6 thoughts on “Ancient Wisdom teaches Business Processes

  1. Hi Keith, a great story from one of my favorite authors that resonates with the subject of naive intervention:

    Naive Intervention – Part 1: From Antifragile to Models Behaving Badly

    In the three posts series I have pointed out that more execution options and safety redundancies are seen by bean counters as inefficiencies. Process standardization creates a monoculture AND a lack of knowledge how to improve.

    Anyone surprised that I have been arguing against BPM being the silver bullet?

    Thanks, Max

  2. Of course, those of us who grew up around farming wouldn’t be surprised why they’d want strips instead.
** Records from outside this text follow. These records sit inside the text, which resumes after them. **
## src/rtl/arc4_encrypt.sv

```systemverilog
// arc4_encrypt: ARC4 encryptor writing a length-prefixed ciphertext.
//   Reads a length-prefixed plaintext from pt memory, runs S-box init, key
//   scheduling and keystream generation through an external 256x8 S memory,
//   and writes ct[0]=L followed by ct[k]=pt[k]^pad for k=1..L.
// Ports:
//   clk, rst          clock, asynchronous active-high reset
//   en, rdy, key      start handshake; key latched on accepted en
//   pt_addr/pt_rddata plaintext read port (1-cycle read latency)
//   ct_addr/ct_wrdata/ct_wren   ciphertext write port
//   s_addr/s_rddata/s_wrdata/s_wren  S memory port (1-cycle read latency)
//   bad_pt            sticky non-printable-plaintext flag
// Build option: define ARC4_ENC_PT_CHECK_EN to enable the bad_pt check;
//   otherwise bad_pt is tied low.
module arc4_encrypt (
  input  logic        clk,
  input  logic        rst,
  input  logic        en,
  output logic        rdy,
  input  logic [23:0] key,
  output logic [7:0]  pt_addr,
  input  logic [7:0]  pt_rddata,
  output logic [7:0]  ct_addr,
  output logic [7:0]  ct_wrdata,
  output logic        ct_wren,
  output logic [7:0]  s_addr,
  input  logic [7:0]  s_rddata,
  output logic [7:0]  s_wrdata,
  output logic        s_wren,
  output logic        bad_pt
);

  typedef enum logic [2:0] {
    IDLE = 3'd0,
    INIT = 3'd1,
    KSA  = 3'd2,
    LEN  = 3'd3,
    PRGA = 3'd4,
    DONE = 3'd5
  } state_t;

  state_t      state;
  logic [2:0]  ph;
  logic [23:0] key_r;
  logic [7:0]  i, j, k, len;
  logic [7:0]  si, sj, ptk;
  logic [1:0]  kidx;     // i mod 3, tracked incrementally during KSA
  logic [7:0]  key_byte;
  logic [7:0]  j_next;

  always_comb begin
    case (kidx)
      2'd0:    key_byte = key_r[23:16];
      2'd1:    key_byte = key_r[15:8];
      default: key_byte = key_r[7:0];
    endcase
    j_next = j + s_rddata;
    if (state == KSA) j_next = j_next + key_byte;
  end

  always_ff @(posedge clk or posedge rst) begin
    if (rst) begin
      state <= IDLE;
      ph    <= '0;
      key_r <= '0;
      i     <= '0;
      j     <= '0;
      k     <= '0;
      len   <= '0;
      si    <= '0;
      sj    <= '0;
      ptk   <= '0;
      kidx  <= '0;
    end else begin
      case (state)
        IDLE: if (en) begin
          key_r <= key;
          i     <= '0;
          j     <= '0;
          k     <= '0;
          ph    <= '0;
          state <= INIT;
        end
        INIT: begin
          i <= i + 8'd1;   // wraps to 0 for KSA
          if (i == 8'hFF) begin
            j     <= '0;
            kidx  <= '0;
            ph    <= '0;
            state <= KSA;
          end
        end
        KSA: case (ph)
          3'd0: ph <= 3'd1;
          3'd1: begin
            si <= s_rddata;
            j  <= j_next;
            ph <= 3'd2;
          end
          3'd2: begin
            sj <= s_rddata;
            ph <= 3'd3;
          end
          default: begin
            ph   <= 3'd0;
            i    <= i + 8'd1;
            kidx <= (kidx == 2'd2) ? 2'd0 : kidx + 2'd1;
            if (i == 8'hFF) state <= LEN;
          end
        endcase
        LEN: begin
          if (ph == 3'd0) begin
            ph <= 3'd1;
          end else begin
            ph  <= 3'd0;
            len <= pt_rddata;
            if (pt_rddata == 8'd0) begin
              state <= DONE;
            end else begin
              i     <= '0;
              j     <= '0;
              k     <= 8'd1;
              state <= PRGA;
            end
          end
        end
        PRGA: case (ph)
          3'd0: begin
            i  <= i + 8'd1;   // later phases address S with the advanced i
            ph <= 3'd1;
          end
          3'd1: begin
            si  <= s_rddata;
            ptk <= pt_rddata;
            j   <= j_next;
            ph  <= 3'd2;
          end
          3'd2: begin
            sj <= s_rddata;
            ph <= 3'd3;
          end
          3'd3: ph <= 3'd4;
          3'd4: ph <= 3'd5;
          default: begin
            ph <= 3'd0;
            // k stops at len so L=255 never wraps
            if (k == len) state <= DONE;
            else          k <= k + 8'd1;
          end
        endcase
        DONE:    state <= IDLE;
        default: state <= IDLE;
      endcase
    end
  end

  // Swap writes use the held si and the live S[j] read, so i==j rewrites
  // the same value twice and S is left unchanged.
  always_comb begin
    rdy       = (state == IDLE);
    pt_addr   = '0;
    ct_addr   = '0;
    ct_wrdata = '0;
    ct_wren   = 1'b0;
    s_addr    = '0;
    s_wrdata  = '0;
    s_wren    = 1'b0;
    case (state)
      INIT: begin
        s_addr   = i;
        s_wrdata = i;
        s_wren   = 1'b1;
      end
      KSA, PRGA: case (ph)
        3'd0: begin
          s_addr = (state == PRGA) ? i + 8'd1 : i;
          if (state == PRGA) pt_addr = k;
        end
        3'd1: s_addr = j_next;
        3'd2: begin
          s_addr   = i;
          s_wrdata = s_rddata;
          s_wren   = 1'b1;
        end
        3'd3: begin
          s_addr   = j;
          s_wrdata = si;
          s_wren   = 1'b1;
        end
        3'd4: s_addr = si + sj;
        default: begin
          ct_addr   = k;
          ct_wrdata = ptk ^ s_rddata;
          ct_wren   = 1'b1;
        end
      endcase
      LEN: if (ph == 3'd1) begin
        ct_wrdata = pt_rddata;
        ct_wren   = 1'b1;
      end
      default: ;
    endcase
  end

`ifdef ARC4_ENC_PT_CHECK_EN
  logic bad_r;
  always_ff @(posedge clk or posedge rst) begin
    if (rst) begin
      bad_r <= 1'b0;
    end else if (state == IDLE && en) begin
      bad_r <= 1'b0;
    end else if (state == PRGA && ph == 3'd1 &&
                 (pt_rddata < 8'h20 || pt_rddata > 8'h7E)) begin
      bad_r <= 1'b1;
    end
  end
  assign bad_pt = bad_r;
`else
  assign bad_pt = 1'b0;
`endif

endmodule

```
Farming communities have ever been communities – that pull together or work out collectively beneficial arrangements like that.
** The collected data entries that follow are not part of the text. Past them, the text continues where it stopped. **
## config.mk

```make
export PLATFORM = sky130hd
export DESIGN_NAME = pipeline_skid_buffer
export DESIGN_NICKNAME = d
export VERILOG_FILES = /design/src/rtl/pipeline_skid_buffer.sv
export SDC_FILE = /design/constraint.sdc
export NUM_CORES = 1
export LEC_CHECK = 0
export ABC_AREA = 1
export BUFFER_PORTS_ARGS = -buffer_cell sky130_fd_sc_hd__buf_2
export CELL_PAD_IN_SITES_DETAIL_PLACEMENT = 1
export CELL_PAD_IN_SITES_GLOBAL_PLACEMENT = 1
export CORE_ASPECT_RATIO = 1.1
export CORE_UTILIZATION = 39
export CTS_CLUSTER_SIZE = 12
export DETAILED_ROUTE_END_ITERATION = 6
export HOLD_SLACK_MARGIN = 0.05
export PLACE_DENSITY_LB_ADDON = 0.1
export SKIP_LAST_GASP = 1
export SYNTH_ARGS = -nofsm -noshare
export SYNTH_HDL_FRONTEND = slang
export SYNTH_SLANG_ARGS = --single-unit
```

## constraint.sdc

```tcl
create_clock -name clock -period 1.65 [get_ports clock]
set_clock_uncertainty 0.05 [all_clocks]
set_input_delay 0.33 -clock clock [delete_from_list [all_inputs] [get_ports clock]]
set_output_delay 0.33 -clock clock [all_outputs]
set_load 0.02 [all_outputs]
```

## src/rtl/pipeline_skid_buffer.sv

```systemverilog
// Two-entry elastic stage (main + skid register); 1-cycle latency, 1 word/cycle sustained.
// Backpressure: in_ready is decoded from the state flops only (low in FULL); optional flush via PIPELINE_SKID_FLUSH_EN.
module pipeline_skid_buffer #(
   parameter int          N           = 32,
   parameter logic [N-1:0] RESET_VALUE = '0
) (
   input  logic         clock,
   input  logic         reset,
   input  logic         in_valid,
   output logic         in_ready,
   input  logic [N-1:0] in_data,
   output logic         out_valid,
   input  logic         out_ready,
   output logic [N-1:0] out_data
`ifdef PIPELINE_SKID_FLUSH_EN
   ,
   input  logic         flush
`endif
);

   typedef enum logic [1:0] {
      EMPTY = 2'd0,
      BUSY  = 2'd1,
      FULL  = 2'd2
   } state_t;

   state_t         state_q, state_d;
   logic [N-1:0]   main_q, main_d;
   logic [N-1:0]   skid_q, skid_d;

   always_ff @(posedge clock or negedge reset) begin
      if (!reset) begin
         state_q <= EMPTY;
         main_q  <= RESET_VALUE;
         skid_q  <= RESET_VALUE;
      end else begin
         state_q <= state_d;
         main_q  <= main_d;
         skid_q  <= skid_d;
      end
   end

   always_comb begin
      state_d = state_q;
      main_d  = main_q;
      skid_d  = skid_q;
      case (state_q)
         EMPTY: begin
            if (in_valid) begin
               main_d  = in_data;
               state_d = BUSY;
            end
         end
         BUSY: begin
            if (in_valid && out_ready) begin
               main_d = in_data;
            end else if (in_valid) begin
               skid_d  = in_data;
               state_d = FULL;
            end else if (out_ready) begin
               state_d = EMPTY;
            end
         end
         FULL: begin
            // in_ready is low here, so in_valid is deliberately ignored
            if (out_ready) begin
               main_d  = skid_q;
               state_d = BUSY;
            end
         end
         default: state_d = EMPTY;
      endcase
`ifdef PIPELINE_SKID_FLUSH_EN
      if (flush) begin
         state_d = EMPTY;
         main_d  = RESET_VALUE;
         skid_d  = RESET_VALUE;
      end
`endif
   end

   assign in_ready  = (state_q != FULL);
   assign out_valid = (state_q != EMPTY);
   assign out_data  = main_q;

endmodule
```

==> results of run 1 <==
==> area by class of cell <==
cell class,count,share of cell area
repair buffers,87,0.133
clock buffers,11,0.0369
inverters,4,0.00392
flip-flops and latches,66,0.431
well taps,105,0.0343
clock inverters,5,0.0202
multi-input cells,304,0.341
==> cells by family after synthesis <==
family / share of synthesized area
buf+inv: 0.0581
flops: 0.526
simple gates: 0.411
compound gates: 0.00478
==> flip-flops by register name (all words and copies together), names as in the netlist <==
| name | count |
|---|---|
| state_q | 2 |
| skid_q | 32 |
| out_data | 32 |
==> Yosys cell counts <==
cell and n:
buf_6 4, nand2_1 195, inv_1 2, o21ai_0 3, nand2_2 2, nand2_4 3
dfrtp_1 66, nand3_1 96, buf_2 23, nor2_1 3, inv_2 2, buf_4 1
nor2_4 2
==> worst max path at each step <==
stage / from / to / slack (ns) / cells after the start
floorplan: state_q[1] / out_data[0] / 0.43 / 8
global placement: state_q[1] / skid_q[18] / 0.28 / 6
detailed placement: state_q[1] / skid_q[16] / 0.22 / 6
CTS: state_q[1] / in_ready / 0.05 / 2
global route: state_q[1] / in_ready / 0.01 / 2
finish: state_q[1] / in_ready / 0.08 / 2
==> worst min-delay path, cell delays in order <==
cell and delay (ns):
buf_2 0.09, nand3_1 0.07, nand2_1 0.06
==> timing repair <==
| action | CTS | global route |
|---|---|---|
| hold endpoints to repair | 66 | 0 |
| setup endpoints to repair | 0 | 0 |
| setup buffers | 0 | 0 |
| hold buffers | 1 | 0 |
==> stage by stage <==
stage | hold WS [ns] | util | setup slack, ns
floorplan | -0.0156 | - | 0.426
CTS | 0.167 | 0.502 | 0.0488
detailed placement | 0.330 | 0.472 | 0.216
global route | 0.179 | 0.502 | 0.0102
finish | 0.177 | 0.502 | 0.0772
global placement | 0.330 | 0.472 | 0.277
==> layer usage <==
metal | up-vias | track usage
li1 | 1421 | -
met1 | 1466 | 0.289
met2 | 55 | 0.384
met3 | 8 | 0.0583
met4 | 0 | 0.0656
met5 | - | 0
==> report_power, final <==
group	switching [W]	total (W)	leakage (nW)	internal, W
Clock	0.000635	0.00152	0.109	0.000888
Sequential	0.000390	0.00277	0.818	0.00238
Combinational	0.00201	0.00298	1.25	0.000977
Total	0.00303	0.00728	2.18	0.00424
==> reports/metrics.yaml, run 1 <==
clocking:
  clockRootBuffer: "clkbuf_8"
  cts-resized-gates: 0
  cts.clk_slew.worst_paths_ns: 0.07
  tritoncts: "done"
  clk_latency_ns: 0.34
  clock-sinks: 66
  ctsHtreeMaxLevel: 3
  cts_made_buffers: 9
  clk_path_buf_depth: 2
yosys:
  yosys.area.top_type: "dfrtp_1"
  synth_cells: 402
  ys_ff_latch: 66
  syn-num-nets: 438
  synth_area_leaders: "dfrtp_1, nand2_1, nand3_1"
  yosys.area.top_type_share: 0.526
  ys_types: 13
  syn_avg_cell_area_um2: 7.82
  yosys_warnings: 0
  syn_area_um2: 3140
  ys_seq_area_frac: 0.526
floorplanning:
  initial_utilization: 0.411
  die-area_um2: 8420
  core-area_um2: 7640
  die_w_um: 87.6
  rows: 33
  ios: 70
  die_y_um: 96.1
drt:
  vias: 2950
  ant_nets: 0
  drtIter0Drc: 132
  vias_per_cell: 5.07
  drt-met1-wl_mm: 3.91
  drt_first_pass_iters: 4
  met3_length_um: 291
  highest_layer: "met4"
  drc_errors: 0
  wirelength_mm: 8.57
  routed-wl-met2_mm: 4.29
  post_drt_wl_per_cell_um: 14.7
finish:
  final_cell_area_um2: 3830
  drive_gt1_frac: 0.231
  antennaDiodeCount: 0
  multi_input_area_um2: 1310
  fin_cells: 582
  layout_common_cells: "nand2_1, nand3_1, buf_2"
  seq_area_um2: 1650
  area_growth_pct: 22.0
  fillCellCount: 988
  finalNetCount: 508
  final_common_cell: "nand2_1"
power:
  cellPowerDensity_nw_per_um2: 1900
  finalPower_w: 0.00728
  ir_drop_v: 0.000701
  p_leak_nw: 2.18
timing:
  fin_crit_ns: 1.57
  finalHoldViolCount: 0
  worst_pin_slew_ns: 0.366
  post-route-period-util: 0.953
  drv_slew: 0
  max_freq_ghz: 0.636
  max-slew-margin-rel: 0.756
  rsz0062_at_grt: "no"
  final.setup.tns_ns: 0
  finalSetupViolCount: 0
setup_path:
  crit_path_start_kind: "register"
  crit_buf_inv: 1
  crit_slowest_cell: "dfrtp_1"
  reg2reg_from: "state_q[1]"
  cp_top_family: "flip-flops"
  arrival_ns: 1.19
  cpPeakStageDelay_ns: 0.44
  rrSetupSlack_ns: 0.20
  crit_path_end_kind: "output port"
  r2r-end: "skid_q[16]"
  critPathKind: "reg2out"
  reg2reg_depth: 6
  worstPathMaxFanout: 15
  crit_required_ns: 1.27
  critical_path.cell_chain: "nand2_4 -> buf_2"
global_route:
  grt-ovfl-total: 0
  grt_pass1_vias: 2995
  grt_antenna_before_repair: 0
  grt_max_degree: 67
  grt_pass1_wl_mm: 14.5
  grt_usage: 0.228
min_path:
  min_from: "in_data[9]"
  hold_depth: 3
  holdPathEnd: "skid_q[9]"
  holdCritPathClass: "in2reg"
placed_design:
  port_buffers: 69
  gp_congestion: 0.758
  dp_hpwl_mm: 5.58
  dp.cells: 565
  dpl_cell_area_um2: 3600
status:
  outcome: "completed"
job:
  drv_cap: 0
Note: power is estimated with default switching activity, not from simulation.
==> run 2: changes to the inputs <==
- clock period: 1.65 -> 1.8 ns (I/O delays scaled with it)
==> run 2 against run 1 <==
Compared with the run above:
- wire length up 1.4%
- sequential share of layout area up 0.37 points
- final area down 0.85%
- count of clock-buffer cells in the layout up 3
- hold slack better by 0.034 ns
- via count down 1.6%
- largest cell class unchanged
- highest routed layer unchanged
==> reports/metrics.yaml, run 2 (synthesized netlist as in run 1, its figures left out) <==
timing:
  final.setup.tns_ns: 0  # unchanged
  drv_slew: 0  # unchanged
  fin_crit_ns: 1.71
  max_freq_ghz: 0.586
  fin_ws_ns: 0.0928  # +0.0156 ns
  rsz0062_at_grt: "no"
  finalHoldViolCount: 0  # unchanged
  finalSetupViolCount: 0  # unchanged
  post-route-period-util: 0.948
  worst_pin_slew_ns: 0.386  # +0.0201 ns
  max-slew-margin-rel: 0.742  # -0.0137
power:
  ir_drop_v: 0.000694  # -0.89%
  p_leak_nw: 2.16  # -1.0%
  cellPowerDensity_nw_per_um2: 1720  # -9.3%
  finalPower_w: 0.00654  # -10%
  p_int_w: 0.00377  # -11%
  netSwitchingFraction: 0.424  # +0.00717
  switching_power_w: 0.00277  # -8.5%
  p_clk_frac: 0.196  # -0.013
  combinationalPowerShare: 0.416  # +0.006
  p_seq_frac: 0.388  # +0.008
drt:
  vias_per_cell: 4.99  # -1.5%
  highest_layer: "met4"
  drtIter0Drc: 135  # +2.3%
  ant_nets: 0  # unchanged
  drt-met1-wl_mm: 4.01  # +2.5%
  vias: 2902  # -1.6%
  drc_errors: 0  # unchanged
  routed-wl-met2_mm: 4.30  # +0.28%
  wirelength_mm: 8.69  # +1.4%
  drt_first_pass_iters: 5  # +1
  post_drt_wl_per_cell_um: 15.0  # +1.6%
  met3_length_um: 295  # +1.4%
clocking:
  ctsHtreeMaxLevel: 3  # unchanged
  clk_latency_ns: 0.34  # about the same
  cts_made_buffers: 9  # unchanged
  clk_path_buf_depth: 2  # unchanged
  tritoncts: "done"
  clockRootBuffer: "clkbuf_8"
  cts.clk_slew.worst_paths_ns: 0.08  # about the same
  clock-sinks: 66  # unchanged
setup_path:
  reg2reg_from: "state_q[0]"
  critPathKind: "reg2out"
  crit_required_ns: 1.39  # +0.12 ns
  worstPathMaxFanout: 21  # +6
  arrival_ns: 1.30  # +0.11 ns
  crit_path_start_kind: "register"
  cp-startpoint: "state_q[0]"
  crit_path_end_kind: "output port"
finish:
  drive_gt1_frac: 0.225  # -0.00582
  area_growth_pct: 20.9
  final_common_cell: "nand2_1"
  multi_input_area_um2: 1320  # +0.67%
  fillCellCount: 993  # +0.51%
  finalNetCount: 507  # -0.20%
  layout_common_cells: "nand2_1, nand3_1, buf_2"
  seq_area_um2: 1650  # unchanged
  antennaDiodeCount: 0  # unchanged
min_path:
  min_from: "in_data[30]"
  holdCritPathClass: "in2reg"
floorplanning:
  core-area_um2: 7640  # unchanged
  ios: 70  # unchanged
  die_y_um: 96.1  # unchanged
  initial_utilization: 0.411  # unchanged
  die_w_um: 87.6  # unchanged
  die-area_um2: 8420  # unchanged
  rows: 33  # unchanged
global_route:
  grt_max_degree: 67  # unchanged
  grt_pass1_vias: 3114  # +4.0%
  grt_usage: 0.233  # +0.00513
  grt-ovfl-total: 0  # unchanged
  grt_antenna_before_repair: 0  # unchanged
  grt_pass1_wl_mm: 14.9  # +2.5%
placed_design:
  post-place-ws_ns: 0.246  # +0.0303 ns
  port_buffers: 69  # unchanged
  dp_hpwl_mm: 5.64  # +1.1%
  gp_congestion: 0.814  # +7.4%
status:
  outcome: "completed"
job:
  drv_cap: 0  # unchanged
  3. Pingback: Requisite Inefficiency | strategic structures

  4. Keith,

    Fully agree with “don’t worry about enforcing a best practice”. But I’m not sure that “instead attempt only to identify and eliminate “worst practices” is always a good advice. Often some redundancies are seen as “worst practice” while they are vital for survival. I tried to elaborate on this and related consideration here: http://strategicstructures.com/?p=597.

    Thank you for the inspiration!

    Ivo

    • Excellent post in your blog! You touch on Dave Snowden’s work particularly apt, and his “safe fail” as opposed to “fail safe” is an important philosophical approach — which I hope to cover in my talk at BPM Next.

      While variety is important, one does not sit by and watch bad practices continue. There is still a “process improvement” going on. Ideally you base this on measured statistics of real world differences, and not on a conclusion about how a model would predict. Like the immune system, you attempt to recognize bad practices and get rid of them.

      I used the term “eliminate” and that has a couple meanings: one is to completely and finally eradicate something, and you argue in your post that might not be optimal. It is a very good point. However what I really meant was “stopping the common practice of a bad practice”. In other words, it is still OK to try and improve your regular practice by identifying and avoiding bad practice. Just don’t attempt to isolate a single best practice, and as you point out in your post, don’t 100% eliminate what might today be considered a bad practice. Both points lead to the same conclusion: some variation is important.

      My next post will be about how we use models incorrectly to attempt to identify good and bad practice.

      • Hi Keith, I want to elaborate on how to identify best practices.

        I like the comparison to the immune system but the human immune system has no designed best practice or measures statistically. It is trained by exposure. “Adaptive (or acquired) immunity creates immunological memory after an initial response to a specific pathogen, leading to an enhanced response to subsequent encounters with that same pathogen. This process of acquired immunity is the basis of vaccination.”

        What we propose with ACM is an immunization against bad practices. There are no statistical measurements that are necessary. They can be used, but in principle a performer or customer has a bad experience (getting the flu) and then adapts to avoid it next time. Avoiding the experience by overly sanitizing reduces the ability of the immune system to respond. Process models kill the ability to adapt, but they have to be redesigned. It is like giving someone Penicillin everytime they have temperature just to be safe.

        It is a lot about gradual change and adaptation. Big change is hard on everyone, but gradual change we deal with much more relaxed. Variation is nothing else than gradual change. The exposure immunizes the process and increases the ability to deal with more and different changes.